No visible clinical signs were noticed, and no deaths occurred. This result suggests that, although adult deer maintained circulation of BTV-4 RNA, this serotype did not infect the yearlings despite the presence of the vector and the optimal conditions for infection in the study area. Surprisingly, several animals were positive to the EHD-specific assay. However, when the PCR products were purified and sequenced, none of the obtained sequences showed homology with published EHD sequences. These results support those found by Agüero et al. (11), in which BTV-1–positive samples cross-reacted with the available EHD primers. The amplified PCR product obtained had approximately the same size as the PCR product expected for EHD, thus giving a false-positive result.
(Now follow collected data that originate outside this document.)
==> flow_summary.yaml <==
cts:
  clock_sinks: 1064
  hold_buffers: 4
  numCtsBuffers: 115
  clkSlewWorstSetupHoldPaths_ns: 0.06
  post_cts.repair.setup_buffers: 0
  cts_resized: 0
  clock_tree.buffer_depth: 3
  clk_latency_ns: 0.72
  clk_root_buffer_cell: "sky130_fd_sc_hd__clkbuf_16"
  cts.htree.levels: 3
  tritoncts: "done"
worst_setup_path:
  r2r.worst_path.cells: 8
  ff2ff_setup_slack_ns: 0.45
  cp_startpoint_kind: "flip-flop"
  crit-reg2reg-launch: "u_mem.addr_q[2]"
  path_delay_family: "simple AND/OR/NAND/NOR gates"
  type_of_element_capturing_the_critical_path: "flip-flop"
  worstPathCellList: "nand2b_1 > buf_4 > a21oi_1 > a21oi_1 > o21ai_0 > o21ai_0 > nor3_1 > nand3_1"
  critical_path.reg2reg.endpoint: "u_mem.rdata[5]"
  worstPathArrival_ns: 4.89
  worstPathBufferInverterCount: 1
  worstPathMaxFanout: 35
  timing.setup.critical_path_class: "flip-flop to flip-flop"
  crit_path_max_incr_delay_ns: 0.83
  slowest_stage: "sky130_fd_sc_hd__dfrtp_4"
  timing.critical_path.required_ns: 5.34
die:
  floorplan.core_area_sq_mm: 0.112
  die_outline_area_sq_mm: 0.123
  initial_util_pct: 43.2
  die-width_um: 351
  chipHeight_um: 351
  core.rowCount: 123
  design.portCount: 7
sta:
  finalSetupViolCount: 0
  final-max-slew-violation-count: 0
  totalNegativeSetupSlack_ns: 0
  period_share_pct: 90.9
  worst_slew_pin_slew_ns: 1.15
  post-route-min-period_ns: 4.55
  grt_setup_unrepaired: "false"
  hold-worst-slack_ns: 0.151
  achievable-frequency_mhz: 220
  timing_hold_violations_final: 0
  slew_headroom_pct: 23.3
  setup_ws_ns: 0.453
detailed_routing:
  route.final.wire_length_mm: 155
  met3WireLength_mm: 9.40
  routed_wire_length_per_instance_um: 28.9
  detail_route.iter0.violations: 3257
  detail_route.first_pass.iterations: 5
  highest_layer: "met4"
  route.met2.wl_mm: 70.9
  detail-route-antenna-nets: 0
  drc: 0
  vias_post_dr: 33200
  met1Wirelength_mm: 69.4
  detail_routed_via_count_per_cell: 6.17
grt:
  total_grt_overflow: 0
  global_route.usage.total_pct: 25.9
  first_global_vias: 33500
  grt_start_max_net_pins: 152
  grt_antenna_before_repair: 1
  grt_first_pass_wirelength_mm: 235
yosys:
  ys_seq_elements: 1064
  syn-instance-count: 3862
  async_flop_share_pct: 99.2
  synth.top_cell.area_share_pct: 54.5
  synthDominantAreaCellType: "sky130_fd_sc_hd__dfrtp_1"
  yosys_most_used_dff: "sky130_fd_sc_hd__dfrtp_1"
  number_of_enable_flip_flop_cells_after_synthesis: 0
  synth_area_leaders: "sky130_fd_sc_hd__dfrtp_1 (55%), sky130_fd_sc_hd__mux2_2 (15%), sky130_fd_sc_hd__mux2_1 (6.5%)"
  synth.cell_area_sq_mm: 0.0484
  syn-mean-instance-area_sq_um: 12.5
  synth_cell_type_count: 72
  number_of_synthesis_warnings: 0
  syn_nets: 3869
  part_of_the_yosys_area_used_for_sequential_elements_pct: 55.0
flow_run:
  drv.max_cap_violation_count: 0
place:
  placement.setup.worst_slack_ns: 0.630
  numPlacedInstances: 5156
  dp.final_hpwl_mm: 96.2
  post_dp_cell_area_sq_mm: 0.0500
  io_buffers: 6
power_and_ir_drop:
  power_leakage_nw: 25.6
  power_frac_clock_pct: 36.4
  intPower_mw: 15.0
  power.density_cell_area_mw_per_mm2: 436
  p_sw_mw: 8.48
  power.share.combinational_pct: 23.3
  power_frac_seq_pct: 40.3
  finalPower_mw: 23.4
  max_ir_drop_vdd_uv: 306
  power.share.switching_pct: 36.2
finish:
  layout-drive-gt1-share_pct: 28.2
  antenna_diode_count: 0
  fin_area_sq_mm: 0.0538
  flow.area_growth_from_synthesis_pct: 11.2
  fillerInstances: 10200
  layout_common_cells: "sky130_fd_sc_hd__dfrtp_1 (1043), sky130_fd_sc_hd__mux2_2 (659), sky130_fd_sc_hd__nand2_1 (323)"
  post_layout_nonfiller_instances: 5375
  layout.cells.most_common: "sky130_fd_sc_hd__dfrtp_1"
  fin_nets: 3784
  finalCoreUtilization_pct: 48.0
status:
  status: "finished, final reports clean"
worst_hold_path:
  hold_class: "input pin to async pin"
Our results agree with what was found in livestock during surveillance programs: adult animals had probably been in contact with BTV-4 during the outbreak that started in southern Spain in 2004. In contrast to the vaccinated domestic ruminants, deer were able to maintain BTV-4 RNA, thus confirming our initial hypothesis. However, detection of BTV RNA without concurrent virus isolation does not mean that deer are a long term reservoir host of BTV (12). Simultaneous evaluation of adjacent cohorts of domestic and wild ruminants by using the same virus detection assays will be required to unambiguously define the precise role of wildlife in the epidemiology of BTV infection.

Yearling deer were apparently infected with BTV-1, which has been present in Spain since 2007. When epidemiologic information about the study area was compared with the information for the deer samples analyzed, evidence was found supporting our results: adult deer were sampled on July 12, 2007, and yearlings were sampled August 20, 2007, i.e., 26 days after BTV-1 presence was confirmed at 60 km distance from the deer farm (www.oie.int/wahis/reports/en_imm_0000005799_20070726_123322.pdf) (Figure 2).

Thus, adult deer had been sampled when BTV-1 was not present in the country yet. In contrast, yearlings were already positive to BTV-1 only 26 days after this serotype was first reported in livestock in the same area. There are 2 explanations for this finding: 1) BTV-1 is a highly pathogenic serotype (13), causing high death rates in sheep, that may also cause high death rates in deer; and 2) deer and other wild ruminants may be highly susceptible to BTV infection, thus, making them good sentinels for this disease. However, BTV-1 was detected earlier among sentinel cattle than among deer.

Regarding EHD, despite the negative results obtained, lack of robust molecular tools for its detection is noteworthy. All available RT-PCRs are based on the sequences of EHD strains that have never been detected in the Mediterranean area.